[DATA TO PROCESS]
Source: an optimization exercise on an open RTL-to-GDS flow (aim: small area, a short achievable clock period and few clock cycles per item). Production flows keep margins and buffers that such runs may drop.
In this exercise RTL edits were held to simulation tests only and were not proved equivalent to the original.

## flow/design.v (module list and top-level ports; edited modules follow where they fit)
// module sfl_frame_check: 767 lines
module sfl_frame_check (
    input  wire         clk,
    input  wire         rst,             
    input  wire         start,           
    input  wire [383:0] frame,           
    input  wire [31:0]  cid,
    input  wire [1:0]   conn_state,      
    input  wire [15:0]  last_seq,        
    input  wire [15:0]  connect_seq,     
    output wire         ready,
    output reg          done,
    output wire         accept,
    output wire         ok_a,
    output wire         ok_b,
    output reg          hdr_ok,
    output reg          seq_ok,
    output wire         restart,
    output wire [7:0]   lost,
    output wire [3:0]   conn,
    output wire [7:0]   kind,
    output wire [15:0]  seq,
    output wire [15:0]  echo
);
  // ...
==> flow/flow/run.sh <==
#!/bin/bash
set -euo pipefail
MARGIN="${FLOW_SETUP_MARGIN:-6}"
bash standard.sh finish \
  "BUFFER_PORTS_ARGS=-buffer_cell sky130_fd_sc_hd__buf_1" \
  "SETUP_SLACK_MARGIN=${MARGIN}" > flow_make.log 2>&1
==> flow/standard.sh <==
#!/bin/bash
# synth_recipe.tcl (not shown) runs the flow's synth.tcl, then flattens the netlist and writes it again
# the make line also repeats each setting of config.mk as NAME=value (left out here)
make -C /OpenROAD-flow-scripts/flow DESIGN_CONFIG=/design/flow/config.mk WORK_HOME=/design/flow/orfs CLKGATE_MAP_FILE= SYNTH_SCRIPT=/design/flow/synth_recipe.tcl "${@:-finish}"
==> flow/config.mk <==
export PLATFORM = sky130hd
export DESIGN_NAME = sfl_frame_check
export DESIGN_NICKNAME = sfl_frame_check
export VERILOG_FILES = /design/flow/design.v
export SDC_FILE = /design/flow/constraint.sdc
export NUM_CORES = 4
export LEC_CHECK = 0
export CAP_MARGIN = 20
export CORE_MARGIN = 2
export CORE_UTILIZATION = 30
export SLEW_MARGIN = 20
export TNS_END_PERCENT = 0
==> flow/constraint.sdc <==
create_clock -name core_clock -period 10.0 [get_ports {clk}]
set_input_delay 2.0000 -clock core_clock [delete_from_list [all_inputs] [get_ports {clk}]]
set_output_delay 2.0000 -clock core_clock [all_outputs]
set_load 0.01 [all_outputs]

---

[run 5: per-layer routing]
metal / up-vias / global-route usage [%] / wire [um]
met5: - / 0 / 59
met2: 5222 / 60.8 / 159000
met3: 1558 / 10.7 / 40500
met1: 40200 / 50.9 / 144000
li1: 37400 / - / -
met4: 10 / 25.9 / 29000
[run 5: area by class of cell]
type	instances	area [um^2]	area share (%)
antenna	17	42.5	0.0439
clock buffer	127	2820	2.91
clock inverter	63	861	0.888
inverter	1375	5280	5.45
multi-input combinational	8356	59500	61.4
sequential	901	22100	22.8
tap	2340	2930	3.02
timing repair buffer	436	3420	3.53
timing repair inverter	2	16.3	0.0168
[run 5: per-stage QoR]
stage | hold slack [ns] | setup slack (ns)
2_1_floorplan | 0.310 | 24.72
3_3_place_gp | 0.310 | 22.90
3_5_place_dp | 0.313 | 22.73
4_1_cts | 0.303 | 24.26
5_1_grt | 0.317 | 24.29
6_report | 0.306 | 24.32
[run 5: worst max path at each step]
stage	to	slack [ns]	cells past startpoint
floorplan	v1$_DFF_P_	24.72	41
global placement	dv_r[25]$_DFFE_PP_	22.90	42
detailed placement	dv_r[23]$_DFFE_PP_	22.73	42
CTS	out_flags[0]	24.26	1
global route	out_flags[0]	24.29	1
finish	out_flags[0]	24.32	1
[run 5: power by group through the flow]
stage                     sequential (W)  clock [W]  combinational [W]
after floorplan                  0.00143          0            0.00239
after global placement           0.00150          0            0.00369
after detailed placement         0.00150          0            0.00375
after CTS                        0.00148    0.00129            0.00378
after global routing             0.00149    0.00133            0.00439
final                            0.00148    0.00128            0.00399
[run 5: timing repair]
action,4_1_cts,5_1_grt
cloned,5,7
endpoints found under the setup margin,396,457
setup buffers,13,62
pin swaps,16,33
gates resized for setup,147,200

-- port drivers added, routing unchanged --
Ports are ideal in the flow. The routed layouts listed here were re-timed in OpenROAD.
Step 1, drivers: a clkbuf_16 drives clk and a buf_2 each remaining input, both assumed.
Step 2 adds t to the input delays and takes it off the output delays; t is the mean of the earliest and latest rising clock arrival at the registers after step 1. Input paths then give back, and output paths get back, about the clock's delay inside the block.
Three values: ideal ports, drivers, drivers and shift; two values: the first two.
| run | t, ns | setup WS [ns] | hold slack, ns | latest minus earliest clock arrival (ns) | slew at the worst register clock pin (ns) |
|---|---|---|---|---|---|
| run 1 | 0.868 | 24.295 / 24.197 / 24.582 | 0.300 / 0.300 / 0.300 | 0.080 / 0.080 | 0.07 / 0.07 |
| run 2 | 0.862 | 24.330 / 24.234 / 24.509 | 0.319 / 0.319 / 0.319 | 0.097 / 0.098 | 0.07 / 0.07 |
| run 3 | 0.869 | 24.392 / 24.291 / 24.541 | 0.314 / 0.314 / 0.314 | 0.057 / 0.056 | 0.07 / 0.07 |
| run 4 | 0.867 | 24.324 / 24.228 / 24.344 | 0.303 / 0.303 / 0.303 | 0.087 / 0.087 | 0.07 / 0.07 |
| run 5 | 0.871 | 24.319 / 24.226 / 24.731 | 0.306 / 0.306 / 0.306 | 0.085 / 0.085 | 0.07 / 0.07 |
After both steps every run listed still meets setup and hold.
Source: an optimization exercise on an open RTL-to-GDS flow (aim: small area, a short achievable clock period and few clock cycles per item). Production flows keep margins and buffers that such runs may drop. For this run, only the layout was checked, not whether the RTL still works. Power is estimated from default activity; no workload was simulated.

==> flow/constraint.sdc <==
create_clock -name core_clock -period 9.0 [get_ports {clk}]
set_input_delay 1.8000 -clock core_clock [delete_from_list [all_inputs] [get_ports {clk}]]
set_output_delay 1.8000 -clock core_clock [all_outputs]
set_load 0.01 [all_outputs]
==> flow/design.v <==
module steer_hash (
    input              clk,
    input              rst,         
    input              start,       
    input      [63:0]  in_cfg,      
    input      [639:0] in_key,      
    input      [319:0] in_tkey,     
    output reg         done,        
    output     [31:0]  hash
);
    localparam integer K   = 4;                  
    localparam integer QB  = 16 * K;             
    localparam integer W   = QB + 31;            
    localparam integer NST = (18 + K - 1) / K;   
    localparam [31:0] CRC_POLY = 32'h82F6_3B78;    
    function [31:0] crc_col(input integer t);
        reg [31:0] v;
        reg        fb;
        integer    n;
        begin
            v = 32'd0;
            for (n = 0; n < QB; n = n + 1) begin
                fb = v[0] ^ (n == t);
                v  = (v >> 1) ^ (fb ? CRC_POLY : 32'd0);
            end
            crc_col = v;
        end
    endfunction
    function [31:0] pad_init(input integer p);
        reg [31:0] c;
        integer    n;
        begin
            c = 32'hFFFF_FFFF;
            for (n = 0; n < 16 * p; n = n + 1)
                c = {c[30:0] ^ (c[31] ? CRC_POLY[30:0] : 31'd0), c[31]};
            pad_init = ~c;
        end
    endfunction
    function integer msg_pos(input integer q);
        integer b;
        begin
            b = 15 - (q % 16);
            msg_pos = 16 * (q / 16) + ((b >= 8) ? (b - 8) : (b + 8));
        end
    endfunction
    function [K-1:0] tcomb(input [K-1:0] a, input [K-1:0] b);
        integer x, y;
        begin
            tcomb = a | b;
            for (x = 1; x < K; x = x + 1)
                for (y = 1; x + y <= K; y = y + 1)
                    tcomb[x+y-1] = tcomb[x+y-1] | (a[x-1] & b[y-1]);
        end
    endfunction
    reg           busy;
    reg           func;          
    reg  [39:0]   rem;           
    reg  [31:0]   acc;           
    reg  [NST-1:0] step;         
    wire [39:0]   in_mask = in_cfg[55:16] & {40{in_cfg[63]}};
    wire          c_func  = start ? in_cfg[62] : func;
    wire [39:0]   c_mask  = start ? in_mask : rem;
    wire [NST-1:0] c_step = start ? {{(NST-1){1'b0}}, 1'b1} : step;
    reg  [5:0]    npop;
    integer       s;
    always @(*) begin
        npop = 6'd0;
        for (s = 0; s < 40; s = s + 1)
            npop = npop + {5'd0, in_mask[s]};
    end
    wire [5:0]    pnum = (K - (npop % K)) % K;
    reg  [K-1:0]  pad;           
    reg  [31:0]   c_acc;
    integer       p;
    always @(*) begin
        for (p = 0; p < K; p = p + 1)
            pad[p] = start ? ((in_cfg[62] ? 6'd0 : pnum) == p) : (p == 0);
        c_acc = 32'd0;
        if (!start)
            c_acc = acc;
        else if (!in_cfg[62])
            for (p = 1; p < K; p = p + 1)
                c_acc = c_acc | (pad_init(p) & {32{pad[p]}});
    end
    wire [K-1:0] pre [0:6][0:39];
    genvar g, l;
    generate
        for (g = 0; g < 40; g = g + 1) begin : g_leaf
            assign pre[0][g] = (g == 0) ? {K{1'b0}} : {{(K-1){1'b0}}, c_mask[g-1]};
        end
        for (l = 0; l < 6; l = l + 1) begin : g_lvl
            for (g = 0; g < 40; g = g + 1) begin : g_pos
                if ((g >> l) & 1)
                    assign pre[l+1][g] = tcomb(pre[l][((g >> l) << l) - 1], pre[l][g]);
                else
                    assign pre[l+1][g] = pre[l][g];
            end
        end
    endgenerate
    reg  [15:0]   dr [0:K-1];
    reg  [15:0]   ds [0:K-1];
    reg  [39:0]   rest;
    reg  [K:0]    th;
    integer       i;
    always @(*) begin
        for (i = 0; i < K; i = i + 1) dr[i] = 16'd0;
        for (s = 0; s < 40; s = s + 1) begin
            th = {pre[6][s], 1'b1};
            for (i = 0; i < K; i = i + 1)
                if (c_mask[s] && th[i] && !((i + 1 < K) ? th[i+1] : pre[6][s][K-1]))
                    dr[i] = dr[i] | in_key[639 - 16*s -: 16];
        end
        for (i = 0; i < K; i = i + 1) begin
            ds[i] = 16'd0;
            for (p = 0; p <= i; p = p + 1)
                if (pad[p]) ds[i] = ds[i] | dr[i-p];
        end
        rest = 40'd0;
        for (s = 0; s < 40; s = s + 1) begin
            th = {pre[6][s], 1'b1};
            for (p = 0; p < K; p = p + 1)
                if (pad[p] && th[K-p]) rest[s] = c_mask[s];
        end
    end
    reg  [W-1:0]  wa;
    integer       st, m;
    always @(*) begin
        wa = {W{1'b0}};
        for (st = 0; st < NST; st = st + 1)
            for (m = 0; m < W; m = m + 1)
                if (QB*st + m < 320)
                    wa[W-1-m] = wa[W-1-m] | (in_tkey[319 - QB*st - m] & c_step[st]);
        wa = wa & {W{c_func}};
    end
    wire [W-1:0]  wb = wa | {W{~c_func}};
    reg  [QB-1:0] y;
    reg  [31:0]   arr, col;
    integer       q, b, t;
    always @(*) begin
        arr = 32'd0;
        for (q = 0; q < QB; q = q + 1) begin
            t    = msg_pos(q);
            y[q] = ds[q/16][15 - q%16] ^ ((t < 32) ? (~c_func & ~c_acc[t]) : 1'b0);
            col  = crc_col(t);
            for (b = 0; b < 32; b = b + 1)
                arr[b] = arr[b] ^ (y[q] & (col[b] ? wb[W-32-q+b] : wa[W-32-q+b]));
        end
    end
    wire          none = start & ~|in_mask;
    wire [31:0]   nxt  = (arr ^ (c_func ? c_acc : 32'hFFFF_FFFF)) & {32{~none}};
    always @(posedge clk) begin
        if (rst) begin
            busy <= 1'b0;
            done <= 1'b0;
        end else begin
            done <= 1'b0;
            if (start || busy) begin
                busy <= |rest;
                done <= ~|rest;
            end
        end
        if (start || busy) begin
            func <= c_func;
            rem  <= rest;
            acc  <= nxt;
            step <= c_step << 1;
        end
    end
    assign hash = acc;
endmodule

* * *

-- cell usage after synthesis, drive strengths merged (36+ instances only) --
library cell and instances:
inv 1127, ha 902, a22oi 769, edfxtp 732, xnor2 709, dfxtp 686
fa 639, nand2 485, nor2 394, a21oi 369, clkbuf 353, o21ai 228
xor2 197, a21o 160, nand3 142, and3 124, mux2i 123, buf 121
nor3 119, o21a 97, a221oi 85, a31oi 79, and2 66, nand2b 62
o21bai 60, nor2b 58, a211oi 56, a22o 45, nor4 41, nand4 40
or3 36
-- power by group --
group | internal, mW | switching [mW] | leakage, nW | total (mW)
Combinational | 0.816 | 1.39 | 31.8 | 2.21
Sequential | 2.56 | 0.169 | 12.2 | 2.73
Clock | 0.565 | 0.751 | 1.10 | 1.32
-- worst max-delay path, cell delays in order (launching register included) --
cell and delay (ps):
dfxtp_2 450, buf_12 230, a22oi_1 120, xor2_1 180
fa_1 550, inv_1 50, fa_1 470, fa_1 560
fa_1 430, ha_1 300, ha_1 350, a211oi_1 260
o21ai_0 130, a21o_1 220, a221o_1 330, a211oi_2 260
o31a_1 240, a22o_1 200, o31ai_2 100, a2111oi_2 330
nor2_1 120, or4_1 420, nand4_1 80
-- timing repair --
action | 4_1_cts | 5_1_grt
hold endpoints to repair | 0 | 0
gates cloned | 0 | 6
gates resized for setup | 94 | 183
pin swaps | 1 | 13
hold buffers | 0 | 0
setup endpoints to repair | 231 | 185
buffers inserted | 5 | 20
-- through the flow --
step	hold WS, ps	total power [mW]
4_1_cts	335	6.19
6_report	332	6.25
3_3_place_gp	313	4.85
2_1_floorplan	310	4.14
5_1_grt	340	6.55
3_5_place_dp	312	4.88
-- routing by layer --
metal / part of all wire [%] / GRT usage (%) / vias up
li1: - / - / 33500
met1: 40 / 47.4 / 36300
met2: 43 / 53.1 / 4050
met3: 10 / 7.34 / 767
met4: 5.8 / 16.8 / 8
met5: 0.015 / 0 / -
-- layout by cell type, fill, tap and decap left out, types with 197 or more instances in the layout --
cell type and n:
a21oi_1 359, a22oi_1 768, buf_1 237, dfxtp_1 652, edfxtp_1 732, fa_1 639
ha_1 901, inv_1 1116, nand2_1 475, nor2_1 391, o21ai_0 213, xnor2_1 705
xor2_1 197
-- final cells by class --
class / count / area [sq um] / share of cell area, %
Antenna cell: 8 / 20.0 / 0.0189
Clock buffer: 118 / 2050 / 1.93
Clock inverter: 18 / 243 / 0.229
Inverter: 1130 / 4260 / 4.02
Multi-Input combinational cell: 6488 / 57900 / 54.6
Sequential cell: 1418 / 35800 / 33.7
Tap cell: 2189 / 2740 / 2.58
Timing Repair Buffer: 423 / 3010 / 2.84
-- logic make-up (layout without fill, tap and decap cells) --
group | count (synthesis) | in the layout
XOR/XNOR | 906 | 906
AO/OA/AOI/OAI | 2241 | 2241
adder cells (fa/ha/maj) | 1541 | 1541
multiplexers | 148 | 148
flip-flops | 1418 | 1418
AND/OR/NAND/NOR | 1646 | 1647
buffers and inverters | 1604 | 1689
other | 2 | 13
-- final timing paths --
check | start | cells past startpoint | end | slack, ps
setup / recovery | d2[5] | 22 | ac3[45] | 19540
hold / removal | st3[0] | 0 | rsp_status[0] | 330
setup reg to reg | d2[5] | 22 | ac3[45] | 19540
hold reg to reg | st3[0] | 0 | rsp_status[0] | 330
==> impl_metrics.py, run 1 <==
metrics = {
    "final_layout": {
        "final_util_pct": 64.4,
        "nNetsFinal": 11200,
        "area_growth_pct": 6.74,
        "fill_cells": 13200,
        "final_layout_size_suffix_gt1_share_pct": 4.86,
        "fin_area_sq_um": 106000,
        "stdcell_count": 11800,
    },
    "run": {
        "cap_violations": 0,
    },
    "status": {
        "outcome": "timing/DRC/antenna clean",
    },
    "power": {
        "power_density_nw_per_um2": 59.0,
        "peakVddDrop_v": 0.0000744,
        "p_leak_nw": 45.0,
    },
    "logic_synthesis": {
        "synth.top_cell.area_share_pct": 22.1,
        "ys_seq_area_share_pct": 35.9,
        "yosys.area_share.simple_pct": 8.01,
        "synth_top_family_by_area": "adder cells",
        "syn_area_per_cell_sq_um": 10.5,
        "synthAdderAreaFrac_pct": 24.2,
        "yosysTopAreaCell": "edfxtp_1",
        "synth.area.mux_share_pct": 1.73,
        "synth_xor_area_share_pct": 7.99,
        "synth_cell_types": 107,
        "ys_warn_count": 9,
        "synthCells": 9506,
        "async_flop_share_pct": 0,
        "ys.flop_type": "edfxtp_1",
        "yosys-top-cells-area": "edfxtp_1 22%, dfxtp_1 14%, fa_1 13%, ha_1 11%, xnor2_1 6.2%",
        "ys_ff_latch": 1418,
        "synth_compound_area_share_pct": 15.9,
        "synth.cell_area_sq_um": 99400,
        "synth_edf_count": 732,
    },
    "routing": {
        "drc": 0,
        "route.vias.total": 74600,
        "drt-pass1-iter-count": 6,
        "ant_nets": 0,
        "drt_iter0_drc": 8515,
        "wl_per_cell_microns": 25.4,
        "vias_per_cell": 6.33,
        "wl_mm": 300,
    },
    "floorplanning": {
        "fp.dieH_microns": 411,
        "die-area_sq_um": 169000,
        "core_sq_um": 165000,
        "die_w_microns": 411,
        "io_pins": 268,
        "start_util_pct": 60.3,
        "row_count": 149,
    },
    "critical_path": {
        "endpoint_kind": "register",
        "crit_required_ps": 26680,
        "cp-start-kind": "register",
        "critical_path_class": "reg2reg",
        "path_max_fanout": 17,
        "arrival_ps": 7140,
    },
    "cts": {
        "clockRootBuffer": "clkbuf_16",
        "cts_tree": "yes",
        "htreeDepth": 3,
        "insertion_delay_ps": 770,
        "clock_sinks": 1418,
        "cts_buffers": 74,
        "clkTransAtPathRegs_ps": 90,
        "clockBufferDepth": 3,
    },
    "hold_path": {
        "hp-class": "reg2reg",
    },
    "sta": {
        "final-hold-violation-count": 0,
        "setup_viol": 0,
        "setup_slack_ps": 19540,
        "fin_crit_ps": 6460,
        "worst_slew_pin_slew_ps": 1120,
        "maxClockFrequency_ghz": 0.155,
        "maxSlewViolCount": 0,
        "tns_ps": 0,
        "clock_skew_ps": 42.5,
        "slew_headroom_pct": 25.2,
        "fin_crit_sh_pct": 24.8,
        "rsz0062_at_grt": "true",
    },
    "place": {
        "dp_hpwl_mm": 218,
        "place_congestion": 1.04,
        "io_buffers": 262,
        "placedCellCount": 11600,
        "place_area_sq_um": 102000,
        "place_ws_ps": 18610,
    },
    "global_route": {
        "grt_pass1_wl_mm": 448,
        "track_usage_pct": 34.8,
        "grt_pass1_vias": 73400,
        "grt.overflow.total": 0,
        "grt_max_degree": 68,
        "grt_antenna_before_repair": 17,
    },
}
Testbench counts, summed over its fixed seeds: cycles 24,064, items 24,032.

[ASSIGNMENT] Across all the lines of the data, count those that include the word "metal" and reply with that number only.

[EXERCISE ANSWER] 2